Representatives from the hospital unions were also present.

Terri Walker, executive board member with Service Employees International Union (SEIU) Local 1199, said that she has been glad to work in her Marion County community at FGH, and has seen some positive changes in her time there.

“I believe in all that time that we have improved communication between the hospital and the unions tenfold, twentyfold,” Walker said. “Things are done a lot differently than they were. We are truly like a family.”

Walker also expressed hope for the future.

“We are very much looking forward to a change,” Walker said. “There’s something good that’s being birthed here.”

Jeff Greenly, president of the Local 550, said that, as a transplant to the area who has lived all over the United States, he chose to live in Marion County because of the great community.

“When things are tough, people come together here,” Greenly said. “That sense of community is the largest part of who we are and what we do at FGH.”

Other speakers included Mayor Ron Straight, Marion County Commissioner Butch Tennant, state Sen. Roman Prezioso and Delegate Tim Manchin.

After the remarks, participants were given the opportunity to learn more about FGH’s new services and have complimentary health screenings.

New services include bariatric surgery, heart disease screenings, bronchoscopy testing, lung cancer CT screening, digital mammography and multiphasic on demand. Representatives from those departments were on hand to answer visitors’ questions.

There were many complimentary health screenings available, such as blood sugar checks, blood pressure checks, carpal tunnel, balance and posture, and speech and swallowing screenings, and a breathing test (spirometry).

Alanna Wyant, RN BSN, director of cardiopulmonary/vascular, was giving out blood pressure checks. She said that these screenings are very valuable and can help people detect conditions they may not have known about, such as blood pressure issues, that can lead to much more serious problems if left untreated.

“And a lot of people can’t afford health care,” Wyant said. “This is a way you can detect many problems.”

Community members also had the opportunity to participate in a survey that is part of the Marion County Community Needs Assessment.

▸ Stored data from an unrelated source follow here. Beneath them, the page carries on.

$ cat src/rtl/exc_prio_enc.sv
// exc_prio_enc: combinational priority encoder for the committing instruction.
// Ports:
//   exc_flags      in  8  raw exception flags (bit map in exc_pkg)
//   int_pending    in  1  enabled interrupt is pending
//   take           out 1  something must be handled (exception, interrupt or ERET)
//   is_eret        out 1  winner is ERET (no exception, no interrupt)
//   exccode        out 5  Cause.ExcCode of the winner
//   use_if_addr    out 1  BadVAddr comes from the fetch address
//   write_badvaddr out 1  winner is an address error, BadVAddr must be written
module exc_prio_enc
    import exc_pkg::*;
(
    input  logic [7:0] exc_flags,
    input  logic       int_pending,
    output logic       take,
    output logic       is_eret,
    output logic [4:0] exccode,
    output logic       use_if_addr,
    output logic       write_badvaddr
);

    always_comb begin
        take           = 1'b1;
        is_eret        = 1'b0;
        exccode        = EXC_INT;
        use_if_addr    = 1'b0;
        write_badvaddr = 1'b0;
        if (int_pending) begin
            exccode = EXC_INT;
        end else if (exc_flags[FLG_ADEL_IF]) begin
            exccode        = EXC_ADEL;
            use_if_addr    = 1'b1;
            write_badvaddr = 1'b1;
        end else if (exc_flags[FLG_RI]) begin
            exccode = EXC_RI;
        end else if (exc_flags[FLG_OV]) begin
            exccode = EXC_OV;
        end else if (exc_flags[FLG_SYS]) begin
            exccode = EXC_SYS;
        end else if (exc_flags[FLG_BP]) begin
            exccode = EXC_BP;
        end else if (exc_flags[FLG_ADEL_LS]) begin
            exccode        = EXC_ADEL;
            write_badvaddr = 1'b1;
        end else if (exc_flags[FLG_ADES]) begin
            exccode        = EXC_ADES;
            write_badvaddr = 1'b1;
        end else if (exc_flags[FLG_ERET]) begin
            is_eret = 1'b1;
        end else begin
            take = 1'b0;
        end
    end

endmodule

The two-page survey is available online at MarionCommunitySurvey, and on paper with a prepaid envelope.

John Ridgway, a student with WVU’s Public Administration Program, helped create the survey and is in charge of the data analysis once the survey is complete.

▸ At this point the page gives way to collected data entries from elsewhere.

[src/rtl/col_sweep_engine.sv]
// rtl/col_sweep_engine.sv - drum mesh column controller: LUT init, bottom-to-top sweep, tapped output.
// Optional PEAK_TRACK_EN adds peak_clr / peak_abs magnitude tracking of tapped values.
module col_sweep_engine #(
    parameter int DATA_W   = 18,
    parameter int ADDR_W   = 19,
    parameter int ROWS     = 30,
    parameter int READ_LAT = 1
) (
    input  logic              clk,
    input  logic              rst_n,
    input  logic              shoot,
    input  logic              reinit,
    input  logic [ADDR_W-1:0] tap_row,
    output logic [ADDR_W-1:0] lut_addr,
    input  logic [DATA_W-1:0] lut_data,
    input  logic [DATA_W-1:0] left_column,
    input  logic [DATA_W-1:0] right_column,
    input  logic [DATA_W-1:0] M10k_out,
    input  logic [DATA_W-1:0] M10k_out_1,
    output logic [ADDR_W-1:0] read_address,
    output logic [ADDR_W-1:0] read_address_1,
    output logic [ADDR_W-1:0] write_address,
    output logic [ADDR_W-1:0] write_address_1,
    output logic [DATA_W-1:0] write_data,
    output logic [DATA_W-1:0] write_data_1,
    output logic              write_enable,
    output logic              write_enable_1,
    output logic [DATA_W-1:0] solver_uij_left,
    output logic [DATA_W-1:0] solver_uij_right,
    output logic [DATA_W-1:0] solver_uij_up,
    output logic [DATA_W-1:0] solver_uij_down,
    output logic [DATA_W-1:0] solver_uij_in,
    output logic [DATA_W-1:0] solver_uij_prev_in,
    input  logic [DATA_W-1:0] solver_uij_next,
    output logic [DATA_W-1:0] me,
    output logic [DATA_W-1:0] output_node,
    output logic              busy,
    output logic              ready,
    output logic              done
`ifdef PEAK_TRACK_EN
    ,
    input  logic              peak_clr,
    output logic [DATA_W-1:0] peak_abs
`endif
);

    typedef enum logic [2:0] {
        S_INIT, S_READY, S_PRIME, S_RD, S_WAIT, S_COMP, S_TAP
    } state_t;

    localparam logic [ADDR_W-1:0] LAST_ROW = ADDR_W'(ROWS - 1);
    localparam logic [ADDR_W-1:0] NUM_ROWS = ADDR_W'(ROWS);
    localparam logic [ADDR_W-1:0] ONE      = ADDR_W'(1);
    localparam logic [1:0]        LAT      = 2'(READ_LAT);
    localparam logic [1:0]        LAT_M1   = 2'(READ_LAT - 1);

    state_t            state_q, state_d;
    logic [ADDR_W-1:0] row_q, row_d;
    logic [1:0]        cnt_q, cnt_d;
    logic [DATA_W-1:0] uij_q, uij_d;
    logic [DATA_W-1:0] down_q, down_d;
    logic [ADDR_W-1:0] tap_q, tap_d;
    logic [DATA_W-1:0] out_q, out_d;
    logic              done_q, done_d;

    logic              last_row;
    logic [ADDR_W-1:0] next_row;
    logic [ADDR_W-1:0] tap_clamped;

    assign last_row    = (row_q == LAST_ROW);
    assign next_row    = last_row ? '0 : row_q + ONE;
    assign tap_clamped = (tap_row >= NUM_ROWS) ? LAST_ROW : tap_row;

    assign solver_uij_left  = left_column;
    assign solver_uij_right = right_column;
    assign me               = uij_q;
    assign output_node      = out_q;
    assign done             = done_q;

    always_ff @(posedge clk or negedge rst_n) begin
        if (!rst_n) begin
            state_q <= S_INIT;
            row_q   <= '0;
            cnt_q   <= '0;
            uij_q   <= '0;
            down_q  <= '0;
            tap_q   <= '0;
            out_q   <= '0;
            done_q  <= 1'b0;
        end else begin
            state_q <= state_d;
            row_q   <= row_d;
            cnt_q   <= cnt_d;
            uij_q   <= uij_d;
            down_q  <= down_d;
            tap_q   <= tap_d;
            out_q   <= out_d;
            done_q  <= done_d;
        end
    end

    always_comb begin
        state_d            = state_q;
        row_d              = row_q;
        cnt_d              = cnt_q;
        uij_d              = uij_q;
        down_d             = down_q;
        tap_d              = tap_q;
        out_d              = out_q;
        done_d             = 1'b0;
        lut_addr           = '0;
        read_address       = '0;
        read_address_1     = '0;
        write_address      = '0;
        write_address_1    = '0;
        write_data         = '0;
        write_data_1       = '0;
        write_enable       = 1'b0;
        write_enable_1     = 1'b0;
        solver_uij_up      = '0;
        solver_uij_down    = '0;
        solver_uij_in      = '0;
        solver_uij_prev_in = '0;
        busy               = 1'b1;
        ready              = 1'b0;

        case (state_q)
            S_INIT: begin
                // Strobes are masked while reset is held so no write escapes during reset.
                lut_addr        = row_q;
                write_address   = row_q;
                write_address_1 = row_q;
                write_data      = lut_data;
                write_data_1    = lut_data;
                write_enable    = rst_n;
                write_enable_1  = rst_n;
                if (last_row) begin
                    row_d   = '0;
                    state_d = S_READY;
                end else begin
                    row_d = row_q + ONE;
                end
            end
            S_READY: begin
                busy  = 1'b0;
                ready = 1'b1;
                if (reinit) begin
                    row_d   = '0;
                    state_d = S_INIT;
                end else if (shoot) begin
                    cnt_d   = '0;
                    state_d = S_PRIME;
                end
            end
            S_PRIME: begin
                if (cnt_q == LAT) begin
                    uij_d   = M10k_out;
                    down_d  = '0;
                    row_d   = '0;
                    cnt_d   = '0;
                    state_d = S_RD;
                end else begin
                    cnt_d = cnt_q + 2'd1;
                end
            end
            S_RD: begin
                read_address   = next_row;
                read_address_1 = row_q;
                cnt_d          = '0;
                state_d        = S_WAIT;
            end
            S_WAIT: begin
                read_address   = next_row;
                read_address_1 = row_q;
                if (cnt_q == LAT_M1) begin
                    cnt_d   = '0;
                    state_d = S_COMP;
                end else begin
                    cnt_d = cnt_q + 2'd1;
                end
            end
            S_COMP: begin
                // down_q/uij_q still hold u^n, so neighbours are never this sweep's results.
                read_address       = next_row;
                read_address_1     = row_q;
                solver_uij_up      = last_row ? '0 : M10k_out;
                solver_uij_down    = (row_q == '0) ? '0 : down_q;
                solver_uij_in      = uij_q;
                solver_uij_prev_in = M10k_out_1;
                write_address      = row_q;
                write_address_1    = row_q;
                write_data         = solver_uij_next;
                write_data_1       = uij_q;
                write_enable       = 1'b1;
                write_enable_1     = 1'b1;
                down_d             = uij_q;
                uij_d              = M10k_out;
                cnt_d              = '0;
                if (last_row) begin
                    tap_d   = tap_clamped;
                    state_d = S_TAP;
                end else begin
                    row_d   = row_q + ONE;
                    state_d = S_RD;
                end
            end
            S_TAP: begin
                read_address = tap_q;
                if (cnt_q == LAT) begin
                    out_d   = M10k_out;
                    done_d  = 1'b1;
                    cnt_d   = '0;
                    state_d = S_READY;
                end else begin
                    cnt_d = cnt_q + 2'd1;
                end
            end
            default: state_d = S_INIT;
        endcase
    end

`ifdef PEAK_TRACK_EN
    localparam logic [DATA_W-1:0] MOST_NEG = {1'b1, {(DATA_W-1){1'b0}}};
    localparam logic [DATA_W-1:0] MAX_POS  = {1'b0, {(DATA_W-1){1'b1}}};

    logic [DATA_W-1:0] peak_q, peak_d;
    logic [DATA_W-1:0] tap_abs;

    always_comb begin
        tap_abs = M10k_out;
        if (M10k_out == MOST_NEG) begin
            tap_abs = MAX_POS;
        end else if (M10k_out[DATA_W-1]) begin
            tap_abs = ~M10k_out + DATA_W'(1);
        end
        peak_d = peak_q;
        if (peak_clr || (state_q == S_READY && reinit)) begin
            peak_d = '0;
        end else if (done_d && (tap_abs > peak_q)) begin
            peak_d = tap_abs;
        end
    end

    always_ff @(posedge clk or negedge rst_n) begin
        if (!rst_n) begin
            peak_q <= '0;
        end else begin
            peak_q <= peak_d;
        end
    end

    assign peak_abs = peak_q;
`endif

endmodule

“It’s important to address the health needs of the community,” Ridgway said. “We really want to get a good grasp of what the community thinks they need.”

The survey will be available online through May 15.

Coster said the event provided valuable information for the community.

“We don’t just want people to come to the hospital when they’re ill. We want to be able to make sure that the preventative things that can be done to prevent major illnesses are done,” Coster said. “We’re about prevention, care and treatment.”

Rev. D.D. Meighen, with the Council of Churches, said that the council loved showing its support for FGH through this event.

“We feel very strongly that the Council of Churches needs to support efforts within the community to improve and sustain the quality of life, since that’s what faith is all about,” Meighen said. “I think the churches and the hospital can work together to try to help people understand the importance of what health care means to the community.”